**Task objective**
Below are lines of data, and only some are wanted. Please repeat exactly those from the line that has "was 2100 um2" through the line that has "was 1.75 ns".

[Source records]
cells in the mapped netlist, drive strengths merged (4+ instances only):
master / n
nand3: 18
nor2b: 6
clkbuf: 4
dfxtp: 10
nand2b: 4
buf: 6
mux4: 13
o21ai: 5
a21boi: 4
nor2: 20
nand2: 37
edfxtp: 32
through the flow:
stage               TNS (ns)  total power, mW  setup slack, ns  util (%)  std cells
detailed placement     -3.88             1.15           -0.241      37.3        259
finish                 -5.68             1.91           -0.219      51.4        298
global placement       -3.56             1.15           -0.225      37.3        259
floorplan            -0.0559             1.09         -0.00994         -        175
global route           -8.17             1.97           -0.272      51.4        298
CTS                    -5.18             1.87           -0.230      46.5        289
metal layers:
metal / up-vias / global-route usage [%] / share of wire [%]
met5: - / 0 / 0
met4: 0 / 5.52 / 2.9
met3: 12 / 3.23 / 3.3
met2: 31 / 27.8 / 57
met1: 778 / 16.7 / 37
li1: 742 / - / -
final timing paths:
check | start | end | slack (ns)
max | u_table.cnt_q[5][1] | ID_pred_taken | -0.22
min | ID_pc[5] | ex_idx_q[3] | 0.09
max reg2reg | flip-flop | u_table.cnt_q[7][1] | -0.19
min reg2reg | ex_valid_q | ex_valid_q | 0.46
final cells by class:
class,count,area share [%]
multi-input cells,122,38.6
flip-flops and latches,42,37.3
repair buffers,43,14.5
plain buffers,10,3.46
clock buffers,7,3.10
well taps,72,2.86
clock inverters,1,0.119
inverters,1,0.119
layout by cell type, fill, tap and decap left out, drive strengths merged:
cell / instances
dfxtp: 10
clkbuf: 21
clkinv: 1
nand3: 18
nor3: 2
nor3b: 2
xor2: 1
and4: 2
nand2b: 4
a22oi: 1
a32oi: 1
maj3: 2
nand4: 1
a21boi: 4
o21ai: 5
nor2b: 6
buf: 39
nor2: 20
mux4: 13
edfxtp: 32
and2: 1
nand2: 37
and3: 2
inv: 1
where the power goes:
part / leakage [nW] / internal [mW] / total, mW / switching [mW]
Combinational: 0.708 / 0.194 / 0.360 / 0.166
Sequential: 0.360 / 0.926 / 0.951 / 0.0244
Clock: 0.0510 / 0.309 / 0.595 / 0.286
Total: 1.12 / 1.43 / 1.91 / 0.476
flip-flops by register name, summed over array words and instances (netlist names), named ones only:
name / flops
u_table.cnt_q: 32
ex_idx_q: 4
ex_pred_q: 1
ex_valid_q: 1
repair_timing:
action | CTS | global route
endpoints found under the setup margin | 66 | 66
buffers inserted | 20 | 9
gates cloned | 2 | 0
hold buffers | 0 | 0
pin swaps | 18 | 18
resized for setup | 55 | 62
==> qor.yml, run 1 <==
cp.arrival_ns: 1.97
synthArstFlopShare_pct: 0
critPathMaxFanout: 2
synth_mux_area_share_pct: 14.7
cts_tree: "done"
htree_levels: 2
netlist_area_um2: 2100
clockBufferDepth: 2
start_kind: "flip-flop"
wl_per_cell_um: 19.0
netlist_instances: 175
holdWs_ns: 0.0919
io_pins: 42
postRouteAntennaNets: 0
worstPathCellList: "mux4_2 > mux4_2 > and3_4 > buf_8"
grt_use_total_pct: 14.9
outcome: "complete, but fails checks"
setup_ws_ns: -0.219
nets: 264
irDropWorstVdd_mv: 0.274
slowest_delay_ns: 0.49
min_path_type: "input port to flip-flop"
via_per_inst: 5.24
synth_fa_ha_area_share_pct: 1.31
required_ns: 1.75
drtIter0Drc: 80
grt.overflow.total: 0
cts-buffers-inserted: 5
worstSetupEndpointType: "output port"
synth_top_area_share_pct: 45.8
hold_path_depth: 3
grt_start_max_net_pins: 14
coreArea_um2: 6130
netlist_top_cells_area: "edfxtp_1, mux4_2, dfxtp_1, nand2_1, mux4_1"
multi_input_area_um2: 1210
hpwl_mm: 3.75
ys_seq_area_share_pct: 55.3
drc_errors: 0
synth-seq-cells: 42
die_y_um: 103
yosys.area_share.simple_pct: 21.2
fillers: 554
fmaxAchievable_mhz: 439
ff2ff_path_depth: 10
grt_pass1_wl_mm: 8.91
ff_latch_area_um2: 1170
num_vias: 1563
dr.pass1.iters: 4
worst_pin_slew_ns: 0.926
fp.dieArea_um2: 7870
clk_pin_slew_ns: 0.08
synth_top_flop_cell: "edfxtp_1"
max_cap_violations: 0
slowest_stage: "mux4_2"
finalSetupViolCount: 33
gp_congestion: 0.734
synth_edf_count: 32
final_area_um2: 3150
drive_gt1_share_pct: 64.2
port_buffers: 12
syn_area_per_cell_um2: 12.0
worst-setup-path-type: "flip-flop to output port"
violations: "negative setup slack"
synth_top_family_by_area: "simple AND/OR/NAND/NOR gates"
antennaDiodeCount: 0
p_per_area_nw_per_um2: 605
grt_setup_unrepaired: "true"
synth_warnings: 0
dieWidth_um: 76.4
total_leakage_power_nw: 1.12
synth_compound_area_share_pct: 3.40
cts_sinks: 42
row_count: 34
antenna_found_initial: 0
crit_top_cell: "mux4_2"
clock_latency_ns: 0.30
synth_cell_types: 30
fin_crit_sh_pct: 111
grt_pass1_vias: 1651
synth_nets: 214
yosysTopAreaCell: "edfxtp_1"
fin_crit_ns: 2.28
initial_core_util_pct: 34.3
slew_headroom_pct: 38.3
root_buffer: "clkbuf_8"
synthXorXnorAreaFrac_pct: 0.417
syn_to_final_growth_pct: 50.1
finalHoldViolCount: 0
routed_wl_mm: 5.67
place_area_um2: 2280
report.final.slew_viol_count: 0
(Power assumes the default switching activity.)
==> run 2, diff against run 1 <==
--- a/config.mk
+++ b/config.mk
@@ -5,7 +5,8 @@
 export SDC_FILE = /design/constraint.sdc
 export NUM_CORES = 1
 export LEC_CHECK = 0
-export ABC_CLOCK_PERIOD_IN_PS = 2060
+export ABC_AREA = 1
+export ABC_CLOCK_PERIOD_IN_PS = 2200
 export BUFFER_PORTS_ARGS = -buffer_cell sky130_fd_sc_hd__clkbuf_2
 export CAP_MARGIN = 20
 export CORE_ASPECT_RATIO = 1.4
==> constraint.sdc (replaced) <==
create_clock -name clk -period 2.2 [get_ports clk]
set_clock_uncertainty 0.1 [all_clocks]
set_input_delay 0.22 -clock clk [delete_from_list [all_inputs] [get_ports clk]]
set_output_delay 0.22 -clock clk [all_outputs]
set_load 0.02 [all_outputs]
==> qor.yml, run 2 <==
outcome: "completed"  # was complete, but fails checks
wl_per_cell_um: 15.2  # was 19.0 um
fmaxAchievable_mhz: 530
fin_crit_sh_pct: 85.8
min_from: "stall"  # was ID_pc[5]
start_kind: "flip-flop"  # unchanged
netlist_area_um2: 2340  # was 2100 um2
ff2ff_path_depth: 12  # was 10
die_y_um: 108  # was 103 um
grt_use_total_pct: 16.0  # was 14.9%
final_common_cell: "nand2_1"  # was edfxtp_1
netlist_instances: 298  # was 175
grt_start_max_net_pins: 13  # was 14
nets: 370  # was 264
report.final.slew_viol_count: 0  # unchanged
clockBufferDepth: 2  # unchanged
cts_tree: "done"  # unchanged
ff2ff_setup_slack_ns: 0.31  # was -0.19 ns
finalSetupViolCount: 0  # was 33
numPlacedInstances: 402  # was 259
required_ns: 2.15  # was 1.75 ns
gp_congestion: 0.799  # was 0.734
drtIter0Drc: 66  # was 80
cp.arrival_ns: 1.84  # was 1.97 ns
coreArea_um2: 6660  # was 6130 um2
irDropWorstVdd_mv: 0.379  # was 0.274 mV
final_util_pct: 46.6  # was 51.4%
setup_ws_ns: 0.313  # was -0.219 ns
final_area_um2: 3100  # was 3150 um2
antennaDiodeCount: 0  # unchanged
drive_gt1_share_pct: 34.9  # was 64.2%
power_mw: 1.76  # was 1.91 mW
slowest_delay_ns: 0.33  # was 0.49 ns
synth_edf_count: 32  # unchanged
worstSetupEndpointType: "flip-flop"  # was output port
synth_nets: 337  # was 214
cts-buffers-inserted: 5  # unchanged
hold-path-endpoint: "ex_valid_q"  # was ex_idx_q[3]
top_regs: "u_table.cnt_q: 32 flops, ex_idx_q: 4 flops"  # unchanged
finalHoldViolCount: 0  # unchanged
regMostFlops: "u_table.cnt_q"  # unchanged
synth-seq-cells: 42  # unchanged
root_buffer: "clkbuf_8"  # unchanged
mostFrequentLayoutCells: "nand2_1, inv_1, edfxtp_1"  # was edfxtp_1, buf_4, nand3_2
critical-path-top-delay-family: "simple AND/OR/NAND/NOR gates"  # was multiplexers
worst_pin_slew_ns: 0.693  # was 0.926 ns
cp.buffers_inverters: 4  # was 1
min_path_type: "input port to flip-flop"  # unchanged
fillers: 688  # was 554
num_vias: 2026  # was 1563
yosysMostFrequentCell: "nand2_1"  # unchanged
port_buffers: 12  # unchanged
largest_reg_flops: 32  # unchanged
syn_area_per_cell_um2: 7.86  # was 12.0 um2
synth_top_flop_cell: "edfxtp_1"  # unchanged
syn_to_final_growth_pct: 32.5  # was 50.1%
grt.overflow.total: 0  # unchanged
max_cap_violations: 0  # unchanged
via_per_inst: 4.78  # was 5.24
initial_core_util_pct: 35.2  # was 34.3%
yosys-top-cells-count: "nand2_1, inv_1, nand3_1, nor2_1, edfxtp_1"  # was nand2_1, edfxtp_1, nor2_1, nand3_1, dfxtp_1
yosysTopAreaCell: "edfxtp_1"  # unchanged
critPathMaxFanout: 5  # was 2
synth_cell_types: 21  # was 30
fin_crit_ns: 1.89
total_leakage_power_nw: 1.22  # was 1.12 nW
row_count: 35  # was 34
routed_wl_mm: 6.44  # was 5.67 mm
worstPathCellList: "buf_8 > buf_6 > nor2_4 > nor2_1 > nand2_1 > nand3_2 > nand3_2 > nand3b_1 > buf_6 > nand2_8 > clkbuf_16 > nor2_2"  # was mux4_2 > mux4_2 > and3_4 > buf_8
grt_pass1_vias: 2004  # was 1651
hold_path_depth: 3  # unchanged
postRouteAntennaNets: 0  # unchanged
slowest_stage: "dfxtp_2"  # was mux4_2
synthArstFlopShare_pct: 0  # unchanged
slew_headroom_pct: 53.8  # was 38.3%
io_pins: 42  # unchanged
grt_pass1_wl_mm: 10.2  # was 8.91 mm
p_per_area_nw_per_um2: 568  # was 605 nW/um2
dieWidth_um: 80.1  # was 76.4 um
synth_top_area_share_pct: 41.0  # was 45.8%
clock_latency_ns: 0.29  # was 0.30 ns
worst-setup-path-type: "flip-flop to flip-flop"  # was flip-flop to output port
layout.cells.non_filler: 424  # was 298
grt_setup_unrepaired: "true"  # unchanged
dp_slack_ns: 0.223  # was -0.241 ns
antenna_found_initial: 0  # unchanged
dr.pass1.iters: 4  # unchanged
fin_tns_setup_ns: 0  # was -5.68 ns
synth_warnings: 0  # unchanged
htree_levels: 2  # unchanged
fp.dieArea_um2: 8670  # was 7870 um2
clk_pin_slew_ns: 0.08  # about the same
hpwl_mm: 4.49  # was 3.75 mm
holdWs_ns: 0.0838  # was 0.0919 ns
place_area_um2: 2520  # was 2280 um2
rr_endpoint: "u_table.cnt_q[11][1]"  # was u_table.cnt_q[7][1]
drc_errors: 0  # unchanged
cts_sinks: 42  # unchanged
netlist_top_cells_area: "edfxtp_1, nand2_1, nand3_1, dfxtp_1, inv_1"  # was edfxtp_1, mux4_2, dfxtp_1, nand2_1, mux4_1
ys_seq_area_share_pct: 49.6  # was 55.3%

**Your solution**
netlist_area_um2: 2340  # was 2100 um2
ff2ff_path_depth: 12  # was 10
die_y_um: 108  # was 103 um
grt_use_total_pct: 16.0  # was 14.9%
final_common_cell: "nand2_1"  # was edfxtp_1
netlist_instances: 298  # was 175
grt_start_max_net_pins: 13  # was 14
nets: 370  # was 264
report.final.slew_viol_count: 0  # unchanged
clockBufferDepth: 2  # unchanged
cts_tree: "done"  # unchanged
ff2ff_setup_slack_ns: 0.31  # was -0.19 ns
finalSetupViolCount: 0  # was 33
numPlacedInstances: 402  # was 259
required_ns: 2.15  # was 1.75 ns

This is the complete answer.